Lets' take the theory of hereditarily bounded sets[1][2]. We know that every $S_k$ where $k \in \omega$ is decidable and has as its canonical model the set ${\sf H}_k$ of all sets hereditarily of size at most $k$.
Can we recursively define a theory $\cal S$ in the language of set theory whose sentences are those that are upward absolute over sequence of structures $({\sf H}_k)_{k \in \omega}$. That is, any sentence $\psi$ such that there is some $l \in \omega$ such that ${\sf H}_l \models \psi$ and such that for any $k > l; k \in \omega$, we have: ${\sf H}_k \models\psi$; then $\psi$ is an axiom of $\mathcal S$. So, we do have axioms of $ V_n$ for $n \in \omega$, Extensionality, and the Acyclicity axioms $C_n$; and on top of those we have the upward absolute sentences.
Here is the exposition of theories $S_k$ where $k \in \omega$.
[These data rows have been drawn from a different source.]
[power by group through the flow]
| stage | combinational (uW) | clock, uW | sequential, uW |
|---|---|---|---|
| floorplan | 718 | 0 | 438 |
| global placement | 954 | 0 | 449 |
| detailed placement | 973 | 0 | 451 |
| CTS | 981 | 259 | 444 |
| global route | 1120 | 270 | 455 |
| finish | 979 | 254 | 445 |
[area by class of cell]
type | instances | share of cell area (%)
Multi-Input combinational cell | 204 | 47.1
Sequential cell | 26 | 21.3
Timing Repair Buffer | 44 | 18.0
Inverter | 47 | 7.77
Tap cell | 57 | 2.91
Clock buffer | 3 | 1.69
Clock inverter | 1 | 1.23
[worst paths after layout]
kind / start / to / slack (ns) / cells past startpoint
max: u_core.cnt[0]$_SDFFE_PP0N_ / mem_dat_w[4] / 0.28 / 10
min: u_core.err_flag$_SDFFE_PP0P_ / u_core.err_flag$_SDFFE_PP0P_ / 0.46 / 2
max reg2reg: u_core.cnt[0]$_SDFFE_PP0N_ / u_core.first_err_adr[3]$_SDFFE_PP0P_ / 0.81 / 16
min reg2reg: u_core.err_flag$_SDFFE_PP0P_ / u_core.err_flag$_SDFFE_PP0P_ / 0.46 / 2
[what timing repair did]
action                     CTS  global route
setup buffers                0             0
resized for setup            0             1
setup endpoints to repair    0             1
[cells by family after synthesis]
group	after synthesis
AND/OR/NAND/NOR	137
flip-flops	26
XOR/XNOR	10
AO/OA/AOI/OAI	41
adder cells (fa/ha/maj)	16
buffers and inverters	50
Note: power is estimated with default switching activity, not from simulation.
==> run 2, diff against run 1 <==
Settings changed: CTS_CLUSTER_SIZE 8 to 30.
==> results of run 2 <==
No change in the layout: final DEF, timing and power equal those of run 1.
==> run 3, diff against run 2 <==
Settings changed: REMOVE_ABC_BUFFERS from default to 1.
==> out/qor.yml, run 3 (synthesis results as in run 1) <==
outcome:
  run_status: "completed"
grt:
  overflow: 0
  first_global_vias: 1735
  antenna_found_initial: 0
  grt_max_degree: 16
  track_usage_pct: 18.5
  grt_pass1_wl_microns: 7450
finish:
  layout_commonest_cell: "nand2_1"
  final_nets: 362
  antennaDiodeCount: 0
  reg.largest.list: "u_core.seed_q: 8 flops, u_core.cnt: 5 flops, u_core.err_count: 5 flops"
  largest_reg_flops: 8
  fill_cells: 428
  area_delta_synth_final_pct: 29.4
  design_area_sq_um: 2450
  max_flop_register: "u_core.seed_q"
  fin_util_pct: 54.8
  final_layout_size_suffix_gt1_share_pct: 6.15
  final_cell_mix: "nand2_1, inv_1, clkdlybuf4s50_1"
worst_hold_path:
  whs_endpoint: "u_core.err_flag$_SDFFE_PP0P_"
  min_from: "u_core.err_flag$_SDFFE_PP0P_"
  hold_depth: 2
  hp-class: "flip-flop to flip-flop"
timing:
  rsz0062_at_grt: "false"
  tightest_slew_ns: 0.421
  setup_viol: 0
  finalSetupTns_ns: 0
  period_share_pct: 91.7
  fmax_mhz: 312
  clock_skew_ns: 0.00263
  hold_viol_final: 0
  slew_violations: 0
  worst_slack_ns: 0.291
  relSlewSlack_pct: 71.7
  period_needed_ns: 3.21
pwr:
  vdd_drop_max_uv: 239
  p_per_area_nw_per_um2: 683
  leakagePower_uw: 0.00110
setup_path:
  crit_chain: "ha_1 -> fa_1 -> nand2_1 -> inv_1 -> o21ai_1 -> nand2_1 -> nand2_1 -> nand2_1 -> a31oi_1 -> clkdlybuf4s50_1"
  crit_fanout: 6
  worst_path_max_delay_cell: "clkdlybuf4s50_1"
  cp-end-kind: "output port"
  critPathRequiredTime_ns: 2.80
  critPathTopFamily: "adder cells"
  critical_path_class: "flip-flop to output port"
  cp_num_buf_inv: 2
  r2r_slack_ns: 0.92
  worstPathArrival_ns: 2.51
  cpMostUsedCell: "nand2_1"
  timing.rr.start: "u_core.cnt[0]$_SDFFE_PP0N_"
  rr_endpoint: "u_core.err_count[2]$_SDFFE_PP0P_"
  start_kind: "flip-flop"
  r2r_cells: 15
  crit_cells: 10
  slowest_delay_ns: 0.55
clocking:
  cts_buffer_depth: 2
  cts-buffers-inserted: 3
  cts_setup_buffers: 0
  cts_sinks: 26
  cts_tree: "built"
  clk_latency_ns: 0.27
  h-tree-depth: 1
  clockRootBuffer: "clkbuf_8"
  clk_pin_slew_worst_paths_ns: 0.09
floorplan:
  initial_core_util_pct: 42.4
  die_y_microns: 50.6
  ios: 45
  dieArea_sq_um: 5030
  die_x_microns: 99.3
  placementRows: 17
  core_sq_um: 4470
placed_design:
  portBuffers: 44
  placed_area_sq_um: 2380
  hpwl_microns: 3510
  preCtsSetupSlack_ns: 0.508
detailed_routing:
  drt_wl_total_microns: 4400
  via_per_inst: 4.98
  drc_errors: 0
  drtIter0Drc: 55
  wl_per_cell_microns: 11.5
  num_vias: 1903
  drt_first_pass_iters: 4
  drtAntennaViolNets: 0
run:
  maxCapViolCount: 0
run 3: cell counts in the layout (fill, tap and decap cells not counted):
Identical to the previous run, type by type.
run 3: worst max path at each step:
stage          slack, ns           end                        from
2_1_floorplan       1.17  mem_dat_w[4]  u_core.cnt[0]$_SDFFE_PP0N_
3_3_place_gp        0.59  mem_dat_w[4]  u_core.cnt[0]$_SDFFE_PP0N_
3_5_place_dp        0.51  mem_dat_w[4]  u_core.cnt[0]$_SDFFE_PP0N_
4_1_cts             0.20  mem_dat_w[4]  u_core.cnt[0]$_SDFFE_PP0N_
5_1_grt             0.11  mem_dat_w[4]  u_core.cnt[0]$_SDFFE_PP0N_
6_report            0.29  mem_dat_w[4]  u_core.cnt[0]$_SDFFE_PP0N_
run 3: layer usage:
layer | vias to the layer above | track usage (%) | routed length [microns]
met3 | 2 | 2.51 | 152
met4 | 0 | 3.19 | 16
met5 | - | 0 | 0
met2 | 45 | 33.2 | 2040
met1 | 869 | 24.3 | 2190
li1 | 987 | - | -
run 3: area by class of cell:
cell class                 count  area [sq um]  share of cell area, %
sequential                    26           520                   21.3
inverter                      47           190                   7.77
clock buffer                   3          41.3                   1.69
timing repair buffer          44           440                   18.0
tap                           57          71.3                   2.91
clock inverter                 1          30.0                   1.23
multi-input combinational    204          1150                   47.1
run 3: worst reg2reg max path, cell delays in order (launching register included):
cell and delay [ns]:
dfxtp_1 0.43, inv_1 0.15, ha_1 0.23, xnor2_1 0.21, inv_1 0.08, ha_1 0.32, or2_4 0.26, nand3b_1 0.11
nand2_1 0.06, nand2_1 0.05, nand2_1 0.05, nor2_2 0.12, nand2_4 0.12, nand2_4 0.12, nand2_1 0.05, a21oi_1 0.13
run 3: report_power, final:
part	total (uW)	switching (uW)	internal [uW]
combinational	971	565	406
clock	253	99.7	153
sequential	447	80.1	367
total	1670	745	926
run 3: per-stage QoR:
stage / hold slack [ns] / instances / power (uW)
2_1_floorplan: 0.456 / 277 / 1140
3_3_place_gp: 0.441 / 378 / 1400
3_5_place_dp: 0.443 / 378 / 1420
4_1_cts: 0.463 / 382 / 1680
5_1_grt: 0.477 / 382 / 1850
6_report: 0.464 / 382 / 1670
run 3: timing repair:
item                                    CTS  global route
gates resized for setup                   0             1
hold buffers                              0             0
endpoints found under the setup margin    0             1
--- config.mk ---
export PLATFORM = sky130hd
export DESIGN_NAME = pwr_cntr_reader_flat
export DESIGN_NICKNAME = d
export VERILOG_FILES = /design/src/rtl/pwr_cntr_reader_if.sv /design/src/rtl/pwr_cntr_reader.sv /design/src/flat_wrapper.sv
export SDC_FILE = /design/constraint.sdc
export NUM_CORES = 1
export LEC_CHECK = 0
export ABC_AREA = 1
export CAP_MARGIN = 20
export CORE_UTILIZATION = 48
export DETAILED_ROUTE_END_ITERATION = 10
export PLACE_DENSITY = 0.66
export RECOVER_POWER = 25
export REMOVE_ABC_BUFFERS = 1
export SLEW_MARGIN = 20
export SYNTH_ARGS = -nofsm -noshare
export SYNTH_HDL_FRONTEND = slang
export SYNTH_SLANG_ARGS = --single-unit
--- constraint.sdc ---
create_clock -name clk -period 2.6 [get_ports clk]
set_input_delay 0.39 -clock clk [delete_from_list [all_inputs] [get_ports clk]]
set_output_delay 0.39 -clock clk [all_outputs]
set_load 0.005 [all_outputs]
$ cat config.mk
export PLATFORM = sky130hd
export DESIGN_NAME = fetch_controller_flat
export DESIGN_NICKNAME = d
export VERILOG_FILES = /design/src/rtl/pipeline_ctrl_pkg.sv /design/src/rtl/fetch_controller_if.sv /design/src/rtl/sat_counter.sv /design/src/rtl/fetch_controller.sv /design/src/flat_wrapper.sv
export SDC_FILE = /design/constraint.sdc
export NUM_CORES = 1
export LEC_CHECK = 0
export CORE_MARGIN = 2
export CORE_UTILIZATION = 33
export DETAILED_ROUTE_END_ITERATION = 8
export SYNTH_ARGS = -nofsm -noshare
export SYNTH_HDL_FRONTEND = slang
export SYNTH_SLANG_ARGS = --single-unit
$ cat constraint.sdc
create_clock -name clk -period 3 [get_ports clk]
set_input_delay 0.6 -clock clk [delete_from_list [all_inputs] [get_ports clk]]
set_output_delay 0.6 -clock clk [all_outputs]
set_load 0.03 [all_outputs]
$ cat src/rtl/pipeline_ctrl_pkg.sv
// Shared definitions for the IF-stage sequencing logic: FSM state encoding
// and the instruction word injected as a bubble into IF/ID.
package pipeline_ctrl_pkg;

  localparam logic [1:0] ST_RUN           = 2'd0;
  localparam logic [1:0] ST_MEM_WAIT      = 2'd1;
  localparam logic [1:0] ST_REDIRECT_PEND = 2'd2;

  localparam logic [31:0] NOP_INSN = 32'h00000013;

endpackage

$ cat src/rtl/fetch_controller_if.sv
// Bundle between the fetch controller and the IF/ID/EX datapath it steers.
interface fetch_controller_if #(
  parameter int XLEN  = 64,
  parameter int CNT_W = 32
);

  // imem_req/imem_ready: a fetch is outstanding every cycle imem_req=1 and
  // completes in the cycle imem_ready=1; redirect_valid qualifies redirect_pc
  // for that same cycle only (no back-pressure, no holding required).
  logic             PCSrc_E;
  logic [XLEN-1:0]  PC_Target_E;
  logic             load_use_hazard;
  logic             imem_ready;
  logic             imem_req;
  logic             PCWrite;
  logic             redirect_valid;
  logic [XLEN-1:0]  redirect_pc;
  logic             IF_ID_Write;
  logic             IF_ID_Flush;
  logic             ID_EX_Flush;
  logic [CNT_W-1:0] stall_count;
  logic [CNT_W-1:0] flush_count;
  logic             fetch_timeout;

  modport master (
    input  PCSrc_E, PC_Target_E, load_use_hazard, imem_ready,
    output imem_req, PCWrite, redirect_valid, redirect_pc,
           IF_ID_Write, IF_ID_Flush, ID_EX_Flush,
           stall_count, flush_count, fetch_timeout
  );

  modport slave (
    output PCSrc_E, PC_Target_E, load_use_hazard, imem_ready,
    input  imem_req, PCWrite, redirect_valid, redirect_pc,
           IF_ID_Write, IF_ID_Flush, ID_EX_Flush,
           stall_count, flush_count, fetch_timeout
  );

endinterface

$ cat src/rtl/sat_counter.sv
// Saturating up-counter with synchronous active-low reset.
module sat_counter #(
  parameter int W = 32
) (
  input  logic         clk,
  input  logic         reset,
  input  logic         en_i,
  output logic [W-1:0] count_o
);

  logic [W-1:0] count_q;
  logic [W-1:0] count_d;

  always_comb begin
    count_d = count_q;
    if (en_i && (count_q != {W{1'b1}})) count_d = count_q + 1'b1;
  end

  always_ff @(posedge clk) begin
    if (!reset) count_q <= '0;
    else        count_q <= count_d;
  end

  assign count_o = count_q;

endmodule
## src/rtl/vga_pmod_out.sv

```systemverilog
// rtl/vga_pmod_out.sv - VGA output stage: colour reduction with ordered dither and PMOD pin mapping.
// Two-stage pipeline; the pin map only switches on a vsync falling edge.
module vga_pmod_out #(
  parameter int IN_BITS = 6,
  parameter int DITHER  = 1
) (
  input  logic               clk,
  input  logic               rst_n,
  input  logic [IN_BITS-1:0] r_in,
  input  logic [IN_BITS-1:0] g_in,
  input  logic [IN_BITS-1:0] b_in,
  input  logic               hs_in,
  input  logic               vs_in,
  input  logic               de_in,
  input  logic               mode_sel,
  output logic [7:0]         uo_out,
  output logic [7:0]         uio_out,
  output logic [7:0]         uio_oe
);

  logic [IN_BITS-1:0] r_q, r_d, g_q, g_d, b_q, b_d;
  logic               hs_q, hs_d, vs_q, vs_d, de_q, de_d;
  logic [1:0]         col_q, col_d, row_q, row_d, frm_q, frm_d;
  logic               mode_meta_q, mode_meta_d, mode_sync_q, mode_sync_d;
  logic               mode_act_q, mode_act_d;
  logic [7:0]         uo_q, uo_d, uio_q, uio_d, oe_q, oe_d;
  logic               vs_fall, de_fall;
  logic [3:0]         thr, r_o, g_o, b_o;

  function automatic logic [3:0] bayer(input logic [1:0] row, input logic [1:0] idx);
    case ({row, idx})
      4'h0: bayer = 4'd0;
      4'h1: bayer = 4'd8;
      4'h2: bayer = 4'd2;
      4'h3: bayer = 4'd10;
      4'h4: bayer = 4'd12;
      4'h5: bayer = 4'd4;
      4'h6: bayer = 4'd14;
      4'h7: bayer = 4'd6;
      4'h8: bayer = 4'd3;
      4'h9: bayer = 4'd11;
      4'hA: bayer = 4'd1;
      4'hB: bayer = 4'd9;
      4'hC: bayer = 4'd15;
      4'hD: bayer = 4'd7;
      4'hE: bayer = 4'd13;
      default: bayer = 4'd5;
    endcase
  endfunction

  // The fraction is the bits below q, left-aligned: shifting {v,0000} keeps zero padding on the right.
  function automatic logic [3:0] reduce(input logic [IN_BITS-1:0] v, input logic m,
                                        input logic [3:0] t);
    logic [3:0] q;
    logic [3:0] f;
    logic       bump;
    if (m) begin
      q = {2'b00, 2'(v >> (IN_BITS - 2))};
      f = 4'({v, 4'b0000} >> (IN_BITS - 2));
    end else begin
      q = 4'(v >> (IN_BITS - 4));
      f = 4'({v, 4'b0000} >> (IN_BITS - 4));
    end
    bump = (DITHER != 0) && (f > t) && (q != (m ? 4'd3 : 4'd15));
    return q + {3'b000, bump};
  endfunction

  always_comb begin
    vs_fall     = ~vs_in & vs_q;
    de_fall     = ~de_in & de_q;
    r_d         = r_in;
    g_d         = g_in;
    b_d         = b_in;
    hs_d        = hs_in;
    vs_d        = vs_in;
    de_d        = de_in;
    col_d       = (de_in & de_q) ? col_q + 2'd1 : 2'd0;
    row_d       = ~vs_in ? 2'd0 : (de_fall ? row_q + 2'd1 : row_q);
    frm_d       = vs_fall ? frm_q + 2'd1 : frm_q;
    mode_meta_d = mode_sel;
    mode_sync_d = mode_meta_q;
    mode_act_d  = vs_fall ? mode_sync_q : mode_act_q;
  end

  always_comb begin
    thr = bayer(row_q, col_q + frm_q);
    r_o = de_q ? reduce(r_q, mode_act_q, thr) : 4'd0;
    g_o = de_q ? reduce(g_q, mode_act_q, thr) : 4'd0;
    b_o = de_q ? reduce(b_q, mode_act_q, thr) : 4'd0;
    uo_d  = {b_o, r_o};
    uio_d = {2'b00, vs_q, hs_q, g_o};
    oe_d  = 8'hFF;
    if (mode_act_q) begin
      uo_d  = {hs_q, b_o[0], g_o[0], r_o[0], vs_q, b_o[1], g_o[1], r_o[1]};
      uio_d = 8'h00;
      oe_d  = 8'h00;
    end
  end

  always_ff @(posedge clk or negedge rst_n) begin
    if (!rst_n) begin
      r_q         <= '0;
      g_q         <= '0;
      b_q         <= '0;
      hs_q        <= 1'b1;
      vs_q        <= 1'b1;
      de_q        <= 1'b0;
      col_q       <= 2'd0;
      row_q       <= 2'd0;
      frm_q       <= 2'd0;
      mode_meta_q <= 1'b0;
      mode_sync_q <= 1'b0;
      mode_act_q  <= 1'b0;
      uo_q        <= 8'h00;
      uio_q       <= 8'h30;
      oe_q        <= 8'hFF;
    end else begin
      r_q         <= r_d;
      g_q         <= g_d;
      b_q         <= b_d;
      hs_q        <= hs_d;
      vs_q        <= vs_d;
      de_q        <= de_d;
      col_q       <= col_d;
      row_q       <= row_d;
      frm_q       <= frm_d;
      mode_meta_q <= mode_meta_d;
      mode_sync_q <= mode_sync_d;
      mode_act_q  <= mode_act_d;
      uo_q        <= uo_d;
      uio_q       <= uio_d;
      oe_q        <= oe_d;
    end
  end

  assign uo_out  = uo_q;
  assign uio_out = uio_q;
  assign uio_oe  = oe_q;

endmodule

```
Let $k \in \omega$. The theory $S_k$ in the language of set theory $\langle \in \rangle$ [it extends first order logic with equality, so "$=$" is considered a logical constant, and all axioms of equality are there] is axiomatized by
$(V_\emptyset) \space \space \space \exists x \forall y: y \not\in x $
$(V_n) \space \space \space \forall x_1,\cdots, \forall x_n \exists y \forall t \, (t \in y \leftrightarrow \underset {0<i\leq n} \bigvee t=x_i)$
for all $n \in \omega, n>0$.
$(E) \space \space \space \forall x \forall y \, (\forall t \, (t \in x \leftrightarrow t \in y) \to x=y)$
$(B_k) \space \space \space \forall y,x_0,\dots,x_k\,\bigl(\bigwedge_ix_i\in y\to\bigvee_{i\ne j}x_i=x_j\bigr)$
$(C_n) \space \space \space \forall x_0,\cdots,\forall x_n \neg(\underset{i<n} \bigwedge x_i \in x_{i+1} \land x_n=x_0)$
for all $n \in \omega$. Prohibiting finite $\in$-cycles.
So, $S$ is kind of a merger theory of all $S_k$ theories, maintaining all of what is upwardly absolute in these theories.
If we cannot recursively define $\cal S$, then is it complete?